STABLE ISOTOPE STUDY OF THE CYCLIC DIATOMITE-CLAYSTONES FROM THE TRIPOLI FORMATION, SICILY - PRELUDE TO THE MESSINIAN SALINITY CRISIS

The Tripoli Formation, underlying the Messenian evaporites of Sicily, comprises cyclic alternations of diatomites and claystones that commonly contain dolomite. An oxygen- and carbon-isotope study on the carbonate component of the diatomaceous interbeds records normal marine conditions, whereas the 18O values (+4.0 to +8.5‰) of the dolomite in the claystones signify dolomitization by highly evaporated waters. Extremely negative 13C values (-3.5 to -22.0‰) of this dolomite, certain interbedded limestones, and the overlying Calcare di base denote an organic source of carbon dioxide, the origin of which could be explained by the metabolic activity of sulfate-reducing bacteria in anoxic sediments.

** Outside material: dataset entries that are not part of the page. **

## src/rtl/seq_det_pkg.sv

```systemverilog
// Shared constants for the parametrised serial pattern detector: default
// geometry and the overlap mode encoding used by the top level and benches.
package seq_det_pkg;

  localparam int              DEF_N             = 4;
  localparam int              DEF_CNT_W         = 8;
  localparam logic [DEF_N-1:0] DEF_RESET_PATTERN = 4'b0110;

  // Value of the overlap input selecting each detection mode.
  localparam logic OVERLAP     = 1'b1;
  localparam logic NON_OVERLAP = 1'b0;

endpackage

```

## src/rtl/sat_counter.sv

```systemverilog
// Saturating up-counter: counts inc pulses and holds at all-ones.
// Synchronous active-high reset; clear has the same effect as reset.
module sat_counter #(
  parameter int W = 8
) (
  input  logic         clk,
  input  logic         reset,
  input  logic         clear,
  input  logic         inc,
  output logic [W-1:0] count
);

  // Count up on inc, stick at the maximum value instead of wrapping.
  always_ff @(posedge clk) begin
    if (reset || clear) begin
      count <= '0;
    end else if (inc && (count != {W{1'b1}})) begin
      count <= count + 1'b1;
    end
  end

endmodule

```

## src/rtl/seq_detector_param.sv

```systemverilog
// Parametrised Mealy serial pattern detector. Keeps the last N-1 accepted
// bits plus a fill count; a match is flagged combinationally in the cycle
// the final bit is presented. Supports run-time pattern loading, overlapping
// or non-overlapping detection, a registered match copy and a saturating
// match counter.
//
// Input qualification: a bit on x is consumed on a rising clk edge only when
// en=1, pat_load=0 and reset=0. There is no back-pressure; every accepted
// bit is consumed. Priority is reset > pat_load > en.
module seq_detector_param
  import seq_det_pkg::*;
#(
  parameter int           N             = DEF_N,
  parameter logic [N-1:0] RESET_PATTERN = DEF_RESET_PATTERN,
  parameter int           CNT_W         = DEF_CNT_W
) (
  input  logic             clk,
  input  logic             reset,
  input  logic             en,
  input  logic             x,
  input  logic             overlap,
  input  logic             pat_load,
  input  logic [N-1:0]     pat_in,
  output logic             z,
  output logic             z_q,
  output logic [CNT_W-1:0] match_count,
  output logic [N-1:0]     pattern
);

  localparam int             FW       = $clog2(N);
  localparam logic [FW-1:0]  FILL_MAX = FW'(N - 1);

  logic [N-2:0]  hist;    // last N-1 accepted bits, newest in bit 0
  logic [FW-1:0] fill;    // number of valid history bits, saturates at N-1
  logic [N-1:0]  window;  // history extended with the bit currently on x
  logic          accept;
  logic          full;
  logic          match;

  assign window = {hist, x};
  assign accept = en & ~pat_load & ~reset;
  assign full   = (fill == FILL_MAX);
  assign match  = accept & full & (window == pattern);
  assign z      = match;

  // History, fill, active pattern and the registered match copy.
  always_ff @(posedge clk) begin
    if (reset) begin
      hist    <= '0;
      fill    <= '0;
      pattern <= RESET_PATTERN;
      z_q     <= 1'b0;
    end else begin
      z_q <= match;
      if (pat_load) begin
        // New pattern: discard any partial match built on the old one.
        pattern <= pat_in;
        hist    <= '0;
        fill    <= '0;
      end else if (accept) begin
        if (match && (overlap == NON_OVERLAP)) begin
          // Non-overlapping: the next match must be built from fresh bits.
          hist <= '0;
          fill <= '0;
        end else begin
          hist <= window[N-2:0];
          if (!full) begin
            fill <= fill + 1'b1;
          end
        end
      end
    end
  end

  sat_counter #(
    .W(CNT_W)
  ) u_match_cnt (
    .clk   (clk),
    .reset (reset),
    .clear (1'b0),
    .inc   (match),
    .count (match_count)
  );

endmodule

```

This, in turn, implies the former presence of evaporites (?gypsum) before the onset of the Messenian salinity crisis. Eustatic sea-level changes dependent upon the waxing and waning of the Antarctic ice sheet are proposed as the cause of the periodic restrictions in the Tripoli Sea. During high sea-level stands, diatomaceous sedimentation took place under normal marine conditions; during low sea-level stands, restriction and subsequent evaporation of water entering the Tripoli Sea favored the formation of dolomitizing solutions which diagenetically altered the carbonates in the clay-rich sediments. The restriction of the Tripoli Sea during low sea-level stands required the presence of a shallow Atlantic-Mediterranean sill. Progressive tectonic constriction of the connection between the two water bodies, or global eustatic sea-level lowering, is indicated by the extensive dolomitization of the uppermost transitional unit of the Tripoli Formation and the calcitized "evaporite" beds of the Calcare di base. The final phase was total restriction which led to the desiccation of the deep Mediterranean basins and the onset of the Messinian salinity crisis. © 1979.